▶ PROBLEM: Return all lines from the entries below in which the word "after" is present.

▶ Collected data entries:
******************************

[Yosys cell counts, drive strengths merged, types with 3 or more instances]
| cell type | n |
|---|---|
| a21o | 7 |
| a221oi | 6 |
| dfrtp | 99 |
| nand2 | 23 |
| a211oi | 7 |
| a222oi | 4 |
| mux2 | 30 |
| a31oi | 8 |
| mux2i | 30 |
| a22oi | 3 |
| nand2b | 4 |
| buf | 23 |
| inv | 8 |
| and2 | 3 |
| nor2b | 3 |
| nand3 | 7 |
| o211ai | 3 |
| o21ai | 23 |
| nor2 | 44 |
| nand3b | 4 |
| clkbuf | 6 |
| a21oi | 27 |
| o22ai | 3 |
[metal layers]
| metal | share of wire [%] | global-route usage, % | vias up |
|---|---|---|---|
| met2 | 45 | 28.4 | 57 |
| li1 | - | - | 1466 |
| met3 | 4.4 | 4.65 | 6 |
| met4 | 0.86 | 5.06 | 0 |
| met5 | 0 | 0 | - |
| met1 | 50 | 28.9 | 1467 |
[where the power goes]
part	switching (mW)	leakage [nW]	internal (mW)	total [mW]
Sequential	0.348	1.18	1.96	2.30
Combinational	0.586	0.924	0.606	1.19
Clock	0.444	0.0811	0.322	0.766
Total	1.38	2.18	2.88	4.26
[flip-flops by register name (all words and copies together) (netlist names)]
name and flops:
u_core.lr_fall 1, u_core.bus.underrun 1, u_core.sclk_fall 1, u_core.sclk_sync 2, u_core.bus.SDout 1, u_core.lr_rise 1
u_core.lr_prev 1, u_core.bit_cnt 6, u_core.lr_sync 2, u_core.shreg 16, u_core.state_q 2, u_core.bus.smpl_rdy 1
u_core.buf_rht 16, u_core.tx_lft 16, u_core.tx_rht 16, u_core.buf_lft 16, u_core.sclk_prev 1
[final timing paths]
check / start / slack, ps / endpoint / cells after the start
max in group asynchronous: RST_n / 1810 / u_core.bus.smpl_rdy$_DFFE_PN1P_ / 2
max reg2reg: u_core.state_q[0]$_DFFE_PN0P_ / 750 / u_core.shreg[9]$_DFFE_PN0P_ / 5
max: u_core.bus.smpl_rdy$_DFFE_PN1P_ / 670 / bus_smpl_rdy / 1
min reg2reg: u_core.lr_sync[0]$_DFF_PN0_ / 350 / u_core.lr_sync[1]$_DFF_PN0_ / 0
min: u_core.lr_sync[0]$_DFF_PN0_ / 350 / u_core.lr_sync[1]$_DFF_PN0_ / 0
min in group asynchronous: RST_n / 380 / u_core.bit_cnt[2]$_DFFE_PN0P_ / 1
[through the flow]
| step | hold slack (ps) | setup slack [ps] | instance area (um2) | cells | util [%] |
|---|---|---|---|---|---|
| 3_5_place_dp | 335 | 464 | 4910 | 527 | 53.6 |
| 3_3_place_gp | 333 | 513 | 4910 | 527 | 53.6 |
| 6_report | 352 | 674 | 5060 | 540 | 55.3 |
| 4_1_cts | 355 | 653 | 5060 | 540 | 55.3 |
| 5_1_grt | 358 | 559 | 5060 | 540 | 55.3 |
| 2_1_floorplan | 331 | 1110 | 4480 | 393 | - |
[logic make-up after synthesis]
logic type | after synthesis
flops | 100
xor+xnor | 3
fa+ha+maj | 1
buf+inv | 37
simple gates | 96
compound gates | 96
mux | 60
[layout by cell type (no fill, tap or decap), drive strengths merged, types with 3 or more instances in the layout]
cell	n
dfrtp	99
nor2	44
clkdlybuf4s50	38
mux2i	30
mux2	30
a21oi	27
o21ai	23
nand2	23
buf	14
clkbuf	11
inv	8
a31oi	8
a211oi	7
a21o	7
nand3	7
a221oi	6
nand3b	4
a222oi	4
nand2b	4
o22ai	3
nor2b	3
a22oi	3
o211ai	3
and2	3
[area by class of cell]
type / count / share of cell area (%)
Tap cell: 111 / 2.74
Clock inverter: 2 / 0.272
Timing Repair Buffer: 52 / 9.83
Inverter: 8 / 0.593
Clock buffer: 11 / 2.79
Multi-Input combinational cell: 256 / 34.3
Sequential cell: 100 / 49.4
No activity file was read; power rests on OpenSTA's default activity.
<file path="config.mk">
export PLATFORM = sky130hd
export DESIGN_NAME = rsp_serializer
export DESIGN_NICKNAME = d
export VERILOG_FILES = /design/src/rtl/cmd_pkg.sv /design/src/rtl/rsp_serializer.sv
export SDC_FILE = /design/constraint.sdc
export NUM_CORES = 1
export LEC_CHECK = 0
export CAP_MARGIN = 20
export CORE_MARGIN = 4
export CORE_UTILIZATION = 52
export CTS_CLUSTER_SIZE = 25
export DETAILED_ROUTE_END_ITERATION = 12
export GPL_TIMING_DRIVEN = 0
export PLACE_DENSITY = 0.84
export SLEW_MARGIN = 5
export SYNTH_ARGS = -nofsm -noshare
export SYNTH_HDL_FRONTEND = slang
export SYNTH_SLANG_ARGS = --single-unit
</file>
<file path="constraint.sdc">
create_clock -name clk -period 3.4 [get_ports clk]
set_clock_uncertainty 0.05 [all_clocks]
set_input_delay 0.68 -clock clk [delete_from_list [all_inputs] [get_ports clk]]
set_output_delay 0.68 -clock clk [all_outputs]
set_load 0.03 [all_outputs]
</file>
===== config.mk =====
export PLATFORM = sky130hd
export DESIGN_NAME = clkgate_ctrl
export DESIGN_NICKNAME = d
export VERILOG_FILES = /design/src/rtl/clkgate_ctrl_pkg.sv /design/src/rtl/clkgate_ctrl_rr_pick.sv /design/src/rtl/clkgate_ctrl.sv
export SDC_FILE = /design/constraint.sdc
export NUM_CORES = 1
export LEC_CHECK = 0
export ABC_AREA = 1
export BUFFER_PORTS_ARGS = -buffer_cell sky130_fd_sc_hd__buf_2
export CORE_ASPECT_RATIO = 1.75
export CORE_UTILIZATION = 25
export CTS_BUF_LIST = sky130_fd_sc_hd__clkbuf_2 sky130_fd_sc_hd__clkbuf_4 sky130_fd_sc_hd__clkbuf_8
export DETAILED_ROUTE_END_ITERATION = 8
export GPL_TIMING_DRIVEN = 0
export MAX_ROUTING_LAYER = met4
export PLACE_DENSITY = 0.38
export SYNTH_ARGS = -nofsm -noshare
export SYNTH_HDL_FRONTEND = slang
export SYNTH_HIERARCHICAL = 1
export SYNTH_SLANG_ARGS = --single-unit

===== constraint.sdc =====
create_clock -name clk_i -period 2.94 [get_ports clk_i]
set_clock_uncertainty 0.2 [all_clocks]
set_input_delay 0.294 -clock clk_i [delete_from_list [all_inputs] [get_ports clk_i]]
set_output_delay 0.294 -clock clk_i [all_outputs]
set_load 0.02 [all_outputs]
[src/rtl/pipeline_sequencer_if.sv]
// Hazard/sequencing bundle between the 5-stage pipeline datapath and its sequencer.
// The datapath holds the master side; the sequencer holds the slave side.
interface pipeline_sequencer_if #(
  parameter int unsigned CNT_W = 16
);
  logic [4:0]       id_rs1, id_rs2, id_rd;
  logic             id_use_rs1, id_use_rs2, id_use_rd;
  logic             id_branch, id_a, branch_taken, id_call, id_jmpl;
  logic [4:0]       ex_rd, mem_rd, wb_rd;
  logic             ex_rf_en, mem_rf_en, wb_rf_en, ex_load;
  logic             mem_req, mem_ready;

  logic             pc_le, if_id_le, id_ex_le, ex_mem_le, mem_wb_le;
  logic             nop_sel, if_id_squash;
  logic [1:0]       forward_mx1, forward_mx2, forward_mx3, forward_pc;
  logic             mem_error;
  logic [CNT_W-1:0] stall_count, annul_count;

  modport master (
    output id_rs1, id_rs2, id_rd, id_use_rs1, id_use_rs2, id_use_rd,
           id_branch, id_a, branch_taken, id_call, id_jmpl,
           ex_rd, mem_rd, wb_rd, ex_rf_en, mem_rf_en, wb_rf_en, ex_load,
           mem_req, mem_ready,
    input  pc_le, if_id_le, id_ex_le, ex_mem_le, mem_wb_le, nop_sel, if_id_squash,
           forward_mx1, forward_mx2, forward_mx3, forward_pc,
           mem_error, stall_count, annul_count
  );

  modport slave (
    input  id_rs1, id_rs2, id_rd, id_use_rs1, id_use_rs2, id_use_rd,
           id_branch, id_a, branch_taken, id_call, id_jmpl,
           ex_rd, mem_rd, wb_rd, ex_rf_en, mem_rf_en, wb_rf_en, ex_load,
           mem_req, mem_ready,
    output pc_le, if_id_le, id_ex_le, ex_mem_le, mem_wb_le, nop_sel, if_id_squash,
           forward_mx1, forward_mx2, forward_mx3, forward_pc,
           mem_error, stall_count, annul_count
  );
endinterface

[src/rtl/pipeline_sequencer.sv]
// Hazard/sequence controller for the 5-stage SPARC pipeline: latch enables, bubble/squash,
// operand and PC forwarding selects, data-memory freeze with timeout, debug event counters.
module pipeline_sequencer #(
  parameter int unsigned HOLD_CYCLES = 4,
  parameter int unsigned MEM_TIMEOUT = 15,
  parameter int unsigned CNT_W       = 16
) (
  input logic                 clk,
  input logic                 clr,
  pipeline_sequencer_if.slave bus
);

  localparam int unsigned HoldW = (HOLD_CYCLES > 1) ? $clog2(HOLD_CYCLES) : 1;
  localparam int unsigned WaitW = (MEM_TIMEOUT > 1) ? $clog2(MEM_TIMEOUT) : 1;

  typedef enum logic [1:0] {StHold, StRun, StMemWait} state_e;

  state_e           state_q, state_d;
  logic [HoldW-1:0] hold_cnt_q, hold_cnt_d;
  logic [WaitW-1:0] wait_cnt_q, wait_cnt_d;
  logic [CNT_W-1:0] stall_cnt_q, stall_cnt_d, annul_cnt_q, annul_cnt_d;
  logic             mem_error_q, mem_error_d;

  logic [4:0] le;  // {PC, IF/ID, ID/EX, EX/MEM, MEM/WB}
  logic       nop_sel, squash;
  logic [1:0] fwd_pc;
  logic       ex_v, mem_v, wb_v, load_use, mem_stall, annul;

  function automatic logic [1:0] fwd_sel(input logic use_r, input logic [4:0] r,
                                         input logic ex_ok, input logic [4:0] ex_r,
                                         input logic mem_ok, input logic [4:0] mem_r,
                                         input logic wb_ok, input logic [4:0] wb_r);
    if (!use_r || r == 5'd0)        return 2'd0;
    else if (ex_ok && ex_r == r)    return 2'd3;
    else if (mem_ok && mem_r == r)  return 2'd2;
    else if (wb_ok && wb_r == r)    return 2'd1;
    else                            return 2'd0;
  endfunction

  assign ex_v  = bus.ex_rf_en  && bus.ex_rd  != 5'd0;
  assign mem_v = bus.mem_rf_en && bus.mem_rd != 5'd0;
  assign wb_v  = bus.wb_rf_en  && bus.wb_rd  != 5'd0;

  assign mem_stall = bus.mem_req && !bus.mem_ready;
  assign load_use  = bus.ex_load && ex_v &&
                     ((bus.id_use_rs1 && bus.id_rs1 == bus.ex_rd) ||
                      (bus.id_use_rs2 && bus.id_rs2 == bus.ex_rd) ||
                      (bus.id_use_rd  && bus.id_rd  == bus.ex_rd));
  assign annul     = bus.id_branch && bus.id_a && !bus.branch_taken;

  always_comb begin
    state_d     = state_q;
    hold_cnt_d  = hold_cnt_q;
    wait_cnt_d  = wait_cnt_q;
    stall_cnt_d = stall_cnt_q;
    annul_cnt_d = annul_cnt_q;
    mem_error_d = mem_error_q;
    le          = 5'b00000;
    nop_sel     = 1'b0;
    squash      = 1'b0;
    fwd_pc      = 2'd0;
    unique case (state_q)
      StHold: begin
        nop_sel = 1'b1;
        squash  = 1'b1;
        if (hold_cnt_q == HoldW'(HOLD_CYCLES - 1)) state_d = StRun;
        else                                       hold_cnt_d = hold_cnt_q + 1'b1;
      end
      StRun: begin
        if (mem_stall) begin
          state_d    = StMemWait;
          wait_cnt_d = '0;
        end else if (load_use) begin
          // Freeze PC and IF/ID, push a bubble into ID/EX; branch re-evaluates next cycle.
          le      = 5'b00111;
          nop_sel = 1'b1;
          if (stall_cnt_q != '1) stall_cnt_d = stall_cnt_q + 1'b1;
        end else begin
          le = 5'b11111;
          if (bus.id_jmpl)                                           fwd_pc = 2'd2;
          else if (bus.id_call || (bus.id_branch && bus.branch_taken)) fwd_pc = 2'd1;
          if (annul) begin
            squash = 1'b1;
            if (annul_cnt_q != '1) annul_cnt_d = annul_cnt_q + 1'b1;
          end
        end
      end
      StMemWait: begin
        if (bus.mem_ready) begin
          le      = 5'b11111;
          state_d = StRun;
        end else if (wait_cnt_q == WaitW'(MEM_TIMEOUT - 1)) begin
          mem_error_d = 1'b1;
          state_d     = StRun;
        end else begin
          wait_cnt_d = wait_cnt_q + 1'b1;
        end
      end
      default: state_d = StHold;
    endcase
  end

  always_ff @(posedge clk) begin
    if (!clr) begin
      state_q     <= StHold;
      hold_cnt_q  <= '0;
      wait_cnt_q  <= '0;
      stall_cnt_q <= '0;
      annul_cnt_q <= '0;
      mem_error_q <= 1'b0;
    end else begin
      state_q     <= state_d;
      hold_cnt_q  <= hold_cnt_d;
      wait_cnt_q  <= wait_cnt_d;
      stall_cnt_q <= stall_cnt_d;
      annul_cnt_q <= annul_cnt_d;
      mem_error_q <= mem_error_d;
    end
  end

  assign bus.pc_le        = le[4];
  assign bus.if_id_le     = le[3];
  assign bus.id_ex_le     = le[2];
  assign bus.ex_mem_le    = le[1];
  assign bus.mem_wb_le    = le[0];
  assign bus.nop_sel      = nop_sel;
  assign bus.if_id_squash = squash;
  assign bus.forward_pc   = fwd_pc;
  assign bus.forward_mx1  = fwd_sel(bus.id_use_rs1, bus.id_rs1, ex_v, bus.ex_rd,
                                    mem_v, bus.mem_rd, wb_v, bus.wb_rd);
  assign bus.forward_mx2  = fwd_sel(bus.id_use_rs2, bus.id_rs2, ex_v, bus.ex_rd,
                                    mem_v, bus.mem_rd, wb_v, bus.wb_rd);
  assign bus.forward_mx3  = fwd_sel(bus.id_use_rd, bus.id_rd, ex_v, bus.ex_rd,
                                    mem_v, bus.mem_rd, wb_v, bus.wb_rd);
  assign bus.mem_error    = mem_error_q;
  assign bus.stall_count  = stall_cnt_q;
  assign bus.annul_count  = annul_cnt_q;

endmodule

******************************

▶ THE ANSWER:
check / start / slack, ps / endpoint / cells after the start
[logic make-up after synthesis]
logic type | after synthesis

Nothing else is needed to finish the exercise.